PROBLEM STATEMENT: From the data underneath, reproduce exactly the stretch that begins at the line with "drtAntennaViolNets = 0" and ends after the line with "fin_worst_hold_slack_ns = 0.0640".

Dataset entries

<file path="config.mk">
export PLATFORM = sky130hd
export DESIGN_NAME = stable_priority_ready_queue
export DESIGN_NICKNAME = d
export VERILOG_FILES = /design/src/rtl/core/spq_pkg.sv /design/src/rtl/core/spq_store.sv /design/src/rtl/core/stable_priority_ready_queue.sv
export SDC_FILE = /design/constraint.sdc
export NUM_CORES = 1
export LEC_CHECK = 0
export BUFFER_PORTS_ARGS = -buffer_cell sky130_fd_sc_hd__clkbuf_2
export CAP_MARGIN = 5
export CORE_UTILIZATION = 64
export DETAILED_ROUTE_END_ITERATION = 6
export PLACE_DENSITY_LB_ADDON = 0.15
export SYNTH_ARGS = -nofsm -noshare
export SYNTH_HDL_FRONTEND = slang
export SYNTH_SLANG_ARGS = --single-unit
</file>
<file path="constraint.sdc">
create_clock -name clk -period 5.3 [get_ports clk]
set_input_delay 0.53 -clock clk [delete_from_list [all_inputs] [get_ports clk]]
set_output_delay 0.53 -clock clk [all_outputs]
set_load 0.05 [all_outputs]
</file>
<file path="config.mk">
export PLATFORM = sky130hd
export DESIGN_NAME = rgb_led_matrix_row_scanner
export DESIGN_NICKNAME = d
export VERILOG_FILES = /design/src/hw/rtl/rlms_pkg.sv /design/src/hw/rtl/rlms_frame_store.sv /design/src/hw/rtl/rlms_scan_core.sv /design/src/hw/rtl/rgb_led_matrix_row_scanner.sv
export SDC_FILE = /design/constraint.sdc
export NUM_CORES = 1
export LEC_CHECK = 0
export BUFFER_PORTS_ARGS = -buffer_cell sky130_fd_sc_hd__buf_4
export CORE_MARGIN = 4
export CORE_UTILIZATION = 50
export CTS_CLUSTER_SIZE = 40
export DETAILED_ROUTE_END_ITERATION = 10
export PLACE_DENSITY = 0.72
export SETUP_SLACK_MARGIN = 0.3
export SKIP_CTS_REPAIR_TIMING = 1
export SYNTH_ARGS = -nofsm -noshare
export SYNTH_HDL_FRONTEND = slang
export SYNTH_SLANG_ARGS = --single-unit
</file>
<file path="constraint.sdc">
create_clock -name i_clk -period 4.15 [get_ports i_clk]
set_clock_uncertainty 0.05 [all_clocks]
set_input_delay 0.415 -clock i_clk [delete_from_list [all_inputs] [get_ports i_clk]]
set_output_delay 0.415 -clock i_clk [all_outputs]
set_load 0.05 [all_outputs]
</file>
<file path="src/hw/rtl/rlms_pkg.sv">
// ----------------------------------------------------------------------------
// rlms_pkg: shared types and codes of the LED matrix row scanner
// Item command codes, color plane codes and the structs passed between
// the frame store, the scan core and the top level.
// ----------------------------------------------------------------------------
`default_nettype none

package rlms_pkg;

    typedef enum logic [0:0] {
        CMD_TICK  = 1'b0,
        CMD_WRITE = 1'b1
    } t_cmd;

    typedef enum logic [1:0] {
        PLANE_RED   = 2'd0,
        PLANE_GREEN = 2'd1,
        PLANE_BLUE  = 2'd2,
        PLANE_NONE  = 2'd3
    } t_plane;

    localparam int unsigned CFG_LIGHTS = 0;
    localparam int unsigned CFG_DWELL  = 1;

    localparam logic [15:0] DWELL_RESET = 16'd1000;

    // Bytes of one row as the scan core sees them.
    typedef struct packed {
        logic [7:0] red;
        logic [7:0] green;
        logic [7:0] blue;
    } t_row_colors;

    // One write into the frame store.
    typedef struct packed {
        logic       en;
        logic [2:0] row;
        t_plane     plane;
        logic [7:0] data;
    } t_store_wr;

    // One result item.
    typedef struct packed {
        logic       serial_bit;
        logic       shift_strobe;
        logic [7:0] row_drive;
        logic       frame_end;
    } t_result;

endpackage

`default_nettype wire

</file>
<file path="src/hw/rtl/rlms_frame_store.sv">
// ----------------------------------------------------------------------------
// rlms_frame_store: red, green and blue bytes of every row
// Three byte banks of ROWS entries, cleared at reset, written one byte at a
// time and read for one row at a time.
// ----------------------------------------------------------------------------
`default_nettype none

module rlms_frame_store
    import rlms_pkg::*;
#(
    parameter int ROWS = 8
) (
    input  wire logic                     i_clk,
    input  wire logic                     i_rst_n,
    input  wire t_store_wr                i_wr,
    input  wire logic [$clog2(ROWS)-1:0]  i_rd_row,
    output t_row_colors                   o_colors
);

    localparam int RowW = $clog2(ROWS);

    logic [7:0] r_red   [ROWS];
    logic [7:0] r_green [ROWS];
    logic [7:0] r_blue  [ROWS];

    logic            wr_ok;
    logic [RowW-1:0] wr_row;

    // Writes to the unused plane code or to a row beyond the matrix are dropped.
    assign wr_ok  = i_wr.en && (i_wr.plane != PLANE_NONE) && (int'(i_wr.row) < ROWS);
    assign wr_row = RowW'(i_wr.row);

    always_ff @(posedge i_clk) begin
        if (!i_rst_n) begin
            for (int i = 0; i < ROWS; i++) begin
                r_red[i]   <= '0;
                r_green[i] <= '0;
                r_blue[i]  <= '0;
            end
        end else if (wr_ok) begin
            unique case (i_wr.plane)
                PLANE_RED:   r_red[wr_row]   <= i_wr.data;
                PLANE_GREEN: r_green[wr_row] <= i_wr.data;
                PLANE_BLUE:  r_blue[wr_row]  <= i_wr.data;
                default: ;
            endcase
        end
    end

    assign o_colors.red   = r_red[i_rd_row];
    assign o_colors.green = r_green[i_rd_row];
    assign o_colors.blue  = r_blue[i_rd_row];

endmodule

`default_nettype wire

</file>
<file path="src/hw/rtl/rlms_scan_core.sv">
// ----------------------------------------------------------------------------
// rlms_scan_core: row, bit and dwell sequencing of the scan
// Holds the scan position, forms the result of the current tick and steps
// the position on every accepted tick item.
// ----------------------------------------------------------------------------
`default_nettype none

module rlms_scan_core
    import rlms_pkg::*;
#(
    parameter int ROWS = 8
) (
    input  wire logic                     i_clk,
    input  wire logic                     i_rst_n,
    input  wire logic                     i_fire,
    input  wire t_cmd                     i_cmd,
    input  wire t_row_colors              i_colors,
    input  wire logic [7:0]               i_lights,
    input  wire logic [15:0]              i_dwell,
    output logic [$clog2(ROWS)-1:0]       o_row,
    output t_result                       o_result
);

    localparam int RowW = $clog2(ROWS);
    localparam logic [RowW-1:0] LastRow = RowW'(ROWS - 1);

    logic [RowW-1:0] r_row,   n_row;
    logic [4:0]      r_bit,   n_bit;
    logic            r_dwell, n_dwell;
    logic [15:0]     r_count, n_count;

    logic [31:0] word;
    logic [15:0] limit;
    logic [16:0] count_next;
    logic [3:0]  row_ext;
    logic        dwell_done;

    assign word       = {i_lights, i_colors.red, i_colors.green, i_colors.blue};
    assign limit      = (i_dwell == 16'd0) ? 16'd1 : i_dwell;
    assign count_next = {1'b0, r_count} + 17'd1;
    assign dwell_done = count_next >= {1'b0, limit};
    assign row_ext    = 4'(r_row);

    always_comb begin
        o_result.serial_bit   = 1'b0;
        o_result.shift_strobe = 1'b0;
        o_result.frame_end    = 1'b0;
        o_result.row_drive    = 8'hFF;
        // Rows past the eighth have no enable pin and leave all bits high.
        if (r_dwell && !row_ext[3]) begin
            o_result.row_drive[row_ext[2:0]] = 1'b0;
        end
        if (i_cmd == CMD_TICK) begin
            if (!r_dwell) begin
                o_result.serial_bit   = word[~r_bit];
                o_result.shift_strobe = 1'b1;
            end else begin
                o_result.frame_end = dwell_done && (r_row == LastRow);
            end
        end
    end

    always_comb begin
        n_row   = r_row;
        n_bit   = r_bit;
        n_dwell = r_dwell;
        n_count = r_count;
        if (i_fire && (i_cmd == CMD_TICK)) begin
            if (!r_dwell) begin
                n_bit = r_bit + 5'd1;
                if (r_bit == 5'd31) begin
                    n_dwell = 1'b1;
                    n_count = '0;
                end
            end else if (dwell_done) begin
                n_row   = (r_row == LastRow) ? '0 : r_row + RowW'(1);
                n_dwell = 1'b0;
                n_count = '0;
                n_bit   = '0;
            end else begin
                n_count = count_next[15:0];
            end
        end
    end

    always_ff @(posedge i_clk) begin
        if (!i_rst_n) begin
            r_row   <= '0;
            r_bit   <= '0;
            r_dwell <= 1'b0;
            r_count <= '0;
        end else begin
            r_row   <= n_row;
            r_bit   <= n_bit;
            r_dwell <= n_dwell;
            r_count <= n_count;
        end
    end

    assign o_row = r_row;

endmodule

`default_nettype wire

</file>
<file path="src/hw/rtl/rgb_led_matrix_row_scanner.sv">
// ----------------------------------------------------------------------------
// rgb_led_matrix_row_scanner: multiplexed row scan of an RGB LED matrix
// Frame store of red, green and blue bytes per row, scanned row by row.
// ----------------------------------------------------------------------------
// Usage:
//   The input stream carries items. tuser = 0 is a tick that advances the
//   scan by one shift clock or one dwell count; tuser = 1 writes the byte in
//   tdata into the frame store at the given row and plane.
//   Every item produces exactly one result transfer on the output stream:
//   the serial bit (valid when tuser is 1), the active-low row enables and
//   tlast on the tick that releases the last row of a frame.
//   Output valid rises in the cycle after the input transfer. One item is
//   taken in every cycle while the receiver keeps up; the only limit is the
//   single output register, which is refilled in the same cycle it is read.
//   When the receiver stalls, the output register holds its result and
//   s_axis_tready drops until it is taken.
//   Reset clears the frame store, the scan position and the output valid flag;
//   lights_byte resets to 0 and dwell_ticks to 1000. The user must write
//   registers through the cfg port while the stream is idle; the block does not enforce it.
// ----------------------------------------------------------------------------
`default_nettype none

module rgb_led_matrix_row_scanner
    import rlms_pkg::*;
#(
    parameter int ROWS = 8
) (
    input  wire logic        i_clk,
    input  wire logic        i_rst_n,
    input  wire logic        s_axis_tvalid,
    output logic             s_axis_tready,
    input  wire logic [15:0] s_axis_tdata,  // row_sel[2:0], plane[4:3], data[12:5]
    input  wire logic [0:0]  s_axis_tuser,  // command[0]
    output logic             m_axis_tvalid,
    input  wire logic        m_axis_tready,
    output logic [15:0]      m_axis_tdata,  // serial_bit[0], row_drive[8:1]
    output logic [0:0]       m_axis_tuser,  // shift_strobe[0]
    output logic             m_axis_tlast,
    input  wire logic        i_cfg_we,
    input  wire logic [0:0]  i_cfg_addr,
    input  wire logic [15:0] i_cfg_wdata
);

    localparam int RowW = $clog2(ROWS);

    logic [7:0]  r_lights_byte;
    logic [15:0] r_dwell_ticks;
    logic        r_out_valid;
    t_result     r_out;

    logic            fire;
    t_cmd            cmd;
    t_store_wr       store_wr;
    t_row_colors     colors;
    t_result         result;
    logic [RowW-1:0] scan_row;

    assign s_axis_tready = !r_out_valid || m_axis_tready;
    assign fire          = s_axis_tvalid && s_axis_tready;
    assign cmd           = t_cmd'(s_axis_tuser[0]);

    assign store_wr.en    = fire && (cmd == CMD_WRITE);
    assign store_wr.row   = s_axis_tdata[2:0];
    assign store_wr.plane = t_plane'(s_axis_tdata[4:3]);
    assign store_wr.data  = s_axis_tdata[12:5];

    always_ff @(posedge i_clk) begin
        if (!i_rst_n) begin
            r_lights_byte <= '0;
            r_dwell_ticks <= DWELL_RESET;
        end else if (i_cfg_we) begin
            unique case (int'(i_cfg_addr))
                CFG_LIGHTS: r_lights_byte <= i_cfg_wdata[7:0];
                CFG_DWELL:  r_dwell_ticks <= i_cfg_wdata;
                default: ;
            endcase
        end
    end

    rlms_frame_store #(
        .ROWS (ROWS)
    ) u_store (
        .i_clk    (i_clk),
        .i_rst_n  (i_rst_n),
        .i_wr     (store_wr),
        .i_rd_row (scan_row),
        .o_colors (colors)
    );

    rlms_scan_core #(
        .ROWS (ROWS)
    ) u_core (
        .i_clk    (i_clk),
        .i_rst_n  (i_rst_n),
        .i_fire   (fire),
        .i_cmd    (cmd),
        .i_colors (colors),
        .i_lights (r_lights_byte),
        .i_dwell  (r_dwell_ticks),
        .o_row    (scan_row),
        .o_result (result)
    );

    always_ff @(posedge i_clk) begin
        if (!i_rst_n) begin
            r_out_valid <= 1'b0;
        end else if (s_axis_tready) begin
            r_out_valid <= s_axis_tvalid;
        end
    end

    always_ff @(posedge i_clk) begin
        if (fire) begin
            r_out <= result;
        end
    end

    assign m_axis_tvalid = r_out_valid;
    assign m_axis_tdata  = {7'd0, r_out.row_drive, r_out.serial_bit};
    assign m_axis_tuser  = r_out.shift_strobe;
    assign m_axis_tlast  = r_out.frame_end;

endmodule

`default_nettype wire

</file>
Yosys cells after proc, flatten, opt, wreduce, memory -nomap -nowiden:

Memories as Yosys holds them, arrays and structs flattened. A register that Yosys moved wholly into a read port is not among the register bits.
Index checks and enable logic that the tools add are counted.

* bitwise gates (word level): 5
* mux-type cells: 43
* equal/unequal tests: 6
* magnitude comparators: 4
* add/sub/neg operators: 3
* reductions and logical operators: 21

Operator list (number)
* $mux W16: 4
* $mux W3: 10
* $mux W8: 3
* $reduce_or A8 Y1: 3
* $mux W1: 22
* $add A16 B1 Y17 const B: 1
* $ge A17 B16 Y1: 1
* $logic_not A16 Y1: 1
* $mux W5: 2
* $not A8 Y8: 1
* $reduce_and A2 Y1: 4
* $logic_and A1 B1 Y1: 6
* $lt A5 B6 Y1 const B: 1
* $add A5 B1 Y5 const B: 1
* $bmux W1 S5: 1
* $eq A5 B5 Y1 const B: 1
* $not A5 Y5: 1
* $lt A3 B4 Y1 const B: 1
* $ne A2 B2 Y1 const B: 2
* $reduce_or A2 Y1: 2
* $add A3 B1 Y3 const B: 1
* $demux W1 S3: 1
* $eq A3 B3 Y1 const B: 1
* $ge A3 B1 Y1 const B: 1
* other kinds (8): 10

* register bits after elaboration: 61
* output and inout port bits: 20
* logic and storage cells: 96
* bits in writable memories: 192
* memories kept: 3
* input bits: 39

Memory list
* u_store.r_blue: depth 8, bits a word 8, read ports 1, clocked after Yosys merged registers in 1, wr ports 8, line rlms_frame_store.sv:24 `logic [7:0] r_blue [ROWS];`
* u_store.r_green: depth 8, bits a word 8, read ports 1, clocked after Yosys merged registers in 1, wr ports 8, line rlms_frame_store.sv:23 `logic [7:0] r_green [ROWS];`
* u_store.r_red: depth 8, bits a word 8, read ports 1, clocked after Yosys merged registers in 1, wr ports 8, line rlms_frame_store.sv:22 `logic [7:0] r_red [ROWS];`

Logic depth before layout (Yosys ltp):

Gate-level depths: netlist (run 1).

* depth after elaboration: 10
* gate-level depth with buffers: 14
* mapped depth without buffers: 13

By module:

Synthesis (run 1) repeated with hierarchy kept, for this count alone.

* cell total of the unflattened synthesis: 970
* area total of the unflattened synthesis: 12338.1 um^2

By module, submodules not included
* rlms_frame_store: cells an instance 588, seq. area each 5765.5 um^2, area each 8824.7 um^2, times used 1
* rlms_scan_core: cells an instance 252, seq. area each 500.5 um^2, area each 2075.7 um^2, times used 1
* rgb_led_matrix_row_scanner: cells an instance 130, seq. area each 830.8 um^2, area each 1437.6 um^2, times used 1

Least setup slack after synthesis (run 1):

Ideal clock, no wire load.

* path kind: register to register
* start: register u_core.r_count[5]
* end: register (tool-made name)
* library setup time: 0.070 ns
* clock period less this slack: 3.047 ns
* stages on the path, launching flop included: 14
* required time: 4.030 ns
* buffers on the path: 1
* data arrival time: 2.927 ns
* slack: 1.103 ns
* cell sequence: dfxtp_1 and4_1 and3_1 nand3_2 nor2_1 xor2_1 ha_1 a2111o_1 a21oi_1 o2111ai_1 a21oi_1 clkbuf_1 o21ai_0 a21oi_1

RTL lines
* start, declared: line rlms_scan_core.sv:30 `logic [15:0] r_count, n_count;`
* start signal, assigned: line rlms_scan_core.sv:96 `r_count <= n_count;`

==> flow_summary.ini, run 1 <==
[run_status]
run_status = completed

[clocking]
htree_num_levels = 1
insertion_delay_ns = 0.53
tritoncts.num_buffers = 27
clock_sink_count = 256
clock_tree_from_tritoncts = yes
clkSlewWorstSetupHoldPaths_ns = 0.06
clockBufferDepth = 3
clockRootBuffer = sky130_fd_sc_hd__clkbuf_16

[power_and_ir_drop]
power_report.internal_total_uw = 4230
clock_group_share_of_total_power = 0.416
share_seq_of_total_power = 0.530
cellPowerDensity_mw_per_mm2 = 392
switching_power_uw = 1160
leakagePower_uw = 0.00517
power.share.switching = 0.216
p_comb_frac = 0.054
irDropWorstVdd_v = 0.000238

[flow_run]
drv_cap = 0

[floorplan]
die_y_um = 164
num_rows = 56
dieArea_mm2 = 0.0269
floorplan.core_area_mm2 = 0.0237
floorplan.initialDensity = 0.513
dieWidth_um = 164
num_io_pins = 59

[finish]
drive_gt1_frac = 0.179
layout.nets = 1081
post_layout_nonfiller_instances = 1361
fin_util = 0.581
antenna_cells_inserted = 0
layout.cells.most_common_list = sky130_fd_sc_hd__edfxtp_1 (203), sky130_fd_sc_hd__and2_1 (194), sky130_fd_sc_hd__buf_4 (86), sky130_fd_sc_hd__nor2_1 (66), sky130_fd_sc_hd__nand2_1 (58)
final_common_cell = sky130_fd_sc_hd__edfxtp_1
layout-area-overhead-vs-synth_pct = 13.1

[synthesis]
post_synth_main_area_contributors = sky130_fd_sc_hd__edfxtp_1 (50%), sky130_fd_sc_hd__and2_1 (10%), sky130_fd_sc_hd__mux4_2 (9.1%)
yosysTopAreaCellShare = 0.502
synth_cell_type_count = 58
syn_inst = 962
synth_flop_cell = sky130_fd_sc_hd__edfxtp_1
post-synth-top-area-cell = sky130_fd_sc_hd__edfxtp_1
mean_area_per_synthesized_cell_um2 = 12.6
count_of_synthesis_stage_warnings_from_yosys = 0
synth_edf_count = 203
asyncSetResetFlopFracSynth = 0
synthesis.area_mm2 = 0.0122
flops_latches_synth = 256
yosysSeqAreaShare = 0.589

[grt]
gr-usage-all-layers = 0.205
grt_start_max_net_pins = 42
use_met2 = 0.324
wire_length_of_the_first_global_routing_pass_um = 42700
initial_antenna_violation_count = 0
grt_util_met1 = 0.296
grtUsageMet3 = 0.0419
number_of_global_route_vias_before_repair = 7638
grt_overflow = 0
top_usage_layer = met2

[detailed_routing]
drt_first_pass_iters = 6
vias = 7766
wl_um = 26800
drc = 0
vias_per_cell = 5.71
detail_route.wl_per_cell_um = 19.7
drtIter0Drc = 715
drtAntennaViolNets = 0

[min_path]
min_path_type = input pin to register

[setup_path]
critical_path_peak_fanout = 16
worst_path_largest_cell_delay_ns = 0.50
critical_path_start_type = register
data_required_time_at_the_worst_endpoint_ns = 4.55
worstPathCellList = ha_1 > and2_1 > nand4_1 > xnor2_1 > ha_1 > nand4_1 > nor3_1 > a211oi_1 > o2111ai_1 > a21oi_1 > buf_4 > or4_1 > a21oi_1
arrival_time_of_the_worst_setup_path_ns = 3.86
critical_path_buf_inv_count = 1
crit_family = simple AND/OR/NAND/NOR gates
worstSetupPathType = register to register
critPathCaptureType = register
crit_slowest_cell = sky130_fd_sc_hd__or4_1

[timing]
unrepaired_setup_endpoints_after_global_routing = no
worst_pin_slew_ns = 1.10
layout_worst_path_cycle_share = 0.836
slew_viol_final = 0
fin_tns_setup_ns = 0
timing.slew.headroom = 0.262
finalHoldViolations = 0
fin_worst_hold_slack_ns = 0.0640
final.min_clock_period_ns = 3.47
setup_viol = 0
fmaxAchievable_mhz = 288
worst_slack_setup_final_ns = 0.682

[placed_design]
place.detailed.instances = 1311
dp_slack_ns = 0.577
io_buffers = 48
dp_hpwl_um = 17900
place_congestion = 0.830
## layout make-up
class | count | area (um^2)
clock buffer | 47 | 800
clock inverter | 3 | 18.8
multi-input combinational | 627 | 4640
tap | 319 | 399
sequential | 256 | 7160
inverter | 23 | 86.3
timing repair buffer | 86 | 646
fill | 1903 | 9930
## worst reg2reg max path, stage by stage (launching register included)
cell and delay [ns]:
sky130_fd_sc_hd__dfxtp_1 0.44, sky130_fd_sc_hd__ha_1 0.25, sky130_fd_sc_hd__and2_1 0.24, sky130_fd_sc_hd__nand4_1 0.14, sky130_fd_sc_hd__xnor2_1 0.17, sky130_fd_sc_hd__ha_1 0.31, sky130_fd_sc_hd__nand4_1 0.12, sky130_fd_sc_hd__nor3_1 0.19
sky130_fd_sc_hd__a211oi_1 0.07, sky130_fd_sc_hd__o2111ai_1 0.41, sky130_fd_sc_hd__a21oi_1 0.16, sky130_fd_sc_hd__buf_4 0.22, sky130_fd_sc_hd__or4_1 0.50, sky130_fd_sc_hd__a21oi_1 0.14
## worst paths after layout
kind	startpoint	end	slack, ns	depth (start not counted)
max	u_core.r_count[0]	register	0.68	13
min	i_cfg_wdata[9]	r_dwell_ticks[9]	0.06	3
max reg2reg	u_core.r_count[0]	register	0.68	13
min reg2reg	u_core.r_count[15]	u_core.r_count[15]	0.40	2
## cells by family after synthesis
family	share of synthesized area
flip-flops	0.589
AO/OA/AOI/OAI	0.0659
other	0.000309
AND/OR/NAND/NOR	0.175
adder cells (fa/ha/maj)	0.0216
XOR/XNOR	0.0101
buffers and inverters	0.0314
multiplexers	0.107
## per-stage QoR
stage	total power, uW	instance area, um^2
6_report	5390	13800
2_1_floorplan	3070	12200
5_1_grt	5560	13800
3_3_place_gp	3190	12900
3_5_place_dp	3200	12900
4_1_cts	5420	13700
## cell usage after synthesis, types with 3 or more instances
library cell	count
sky130_fd_sc_hd__a2111oi_0	3
sky130_fd_sc_hd__a211oi_1	6
sky130_fd_sc_hd__a21o_1	3
sky130_fd_sc_hd__a21oi_1	29
sky130_fd_sc_hd__a22oi_1	3
sky130_fd_sc_hd__a32oi_1	11
sky130_fd_sc_hd__and2_1	194
sky130_fd_sc_hd__and3_1	3
sky130_fd_sc_hd__buf_2	8
sky130_fd_sc_hd__buf_4	10
sky130_fd_sc_hd__clkbuf_1	40
sky130_fd_sc_hd__dfxtp_1	53
sky130_fd_sc_hd__edfxtp_1	203
sky130_fd_sc_hd__ha_1	21
sky130_fd_sc_hd__inv_1	22
sky130_fd_sc_hd__mux2_2	4
sky130_fd_sc_hd__mux2i_1	15
sky130_fd_sc_hd__mux4_2	49
sky130_fd_sc_hd__nand2_1	58
sky130_fd_sc_hd__nand2b_1	5
sky130_fd_sc_hd__nand3_1	18
sky130_fd_sc_hd__nand3b_1	4
sky130_fd_sc_hd__nand4_1	11
sky130_fd_sc_hd__nor2_1	66
sky130_fd_sc_hd__nor2b_1	7
sky130_fd_sc_hd__nor3_1	9
sky130_fd_sc_hd__nor4_1	3
sky130_fd_sc_hd__o211ai_1	7
sky130_fd_sc_hd__o21ai_0	38
sky130_fd_sc_hd__o22ai_1	8
sky130_fd_sc_hd__xnor2_1	10
sky130_fd_sc_hd__xor2_1	4
## power groups by stage
stage	registers [uW]	clock network [uW]	logic, uW
2_1_floorplan	2910	0	164
3_3_place_gp	2910	0	284
3_5_place_dp	2910	0	289
4_1_cts	2860	2280	290
5_1_grt	2860	2390	317
6_report	2860	2240	290
## sequential cells by signal, indices dropped and copies added, names as in the netlist, 3 cells and up, named ones only
| name | cells |
|---|---|
| r_lights_byte | 8 |
| r_dwell_ticks | 16 |
| u_core.r_count | 16 |
| m_axis_tdata | 9 |
| u_store.r_red | 64 |
| u_store.r_blue | 64 |
| u_store.r_green | 64 |
| u_core.o_row | 3 |
| u_core.r_bit | 5 |
## routing by layer
layer	wire, um	vias to the layer above
li1	-	3630
met1	11500	3812
met2	12800	289
met3	2120	35
met4	409	0
met5	0	-
Power figures use the tool's default switching activity.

TASK ANSWER:
drtAntennaViolNets = 0

[min_path]
min_path_type = input pin to register

[setup_path]
critical_path_peak_fanout = 16
worst_path_largest_cell_delay_ns = 0.50
critical_path_start_type = register
data_required_time_at_the_worst_endpoint_ns = 4.55
worstPathCellList = ha_1 > and2_1 > nand4_1 > xnor2_1 > ha_1 > nand4_1 > nor3_1 > a211oi_1 > o2111ai_1 > a21oi_1 > buf_4 > or4_1 > a21oi_1
arrival_time_of_the_worst_setup_path_ns = 3.86
critical_path_buf_inv_count = 1
crit_family = simple AND/OR/NAND/NOR gates
worstSetupPathType = register to register
critPathCaptureType = register
crit_slowest_cell = sky130_fd_sc_hd__or4_1

[timing]
unrepaired_setup_endpoints_after_global_routing = no
worst_pin_slew_ns = 1.10
layout_worst_path_cycle_share = 0.836
slew_viol_final = 0
fin_tns_setup_ns = 0
timing.slew.headroom = 0.262
finalHoldViolations = 0
fin_worst_hold_slack_ns = 0.0640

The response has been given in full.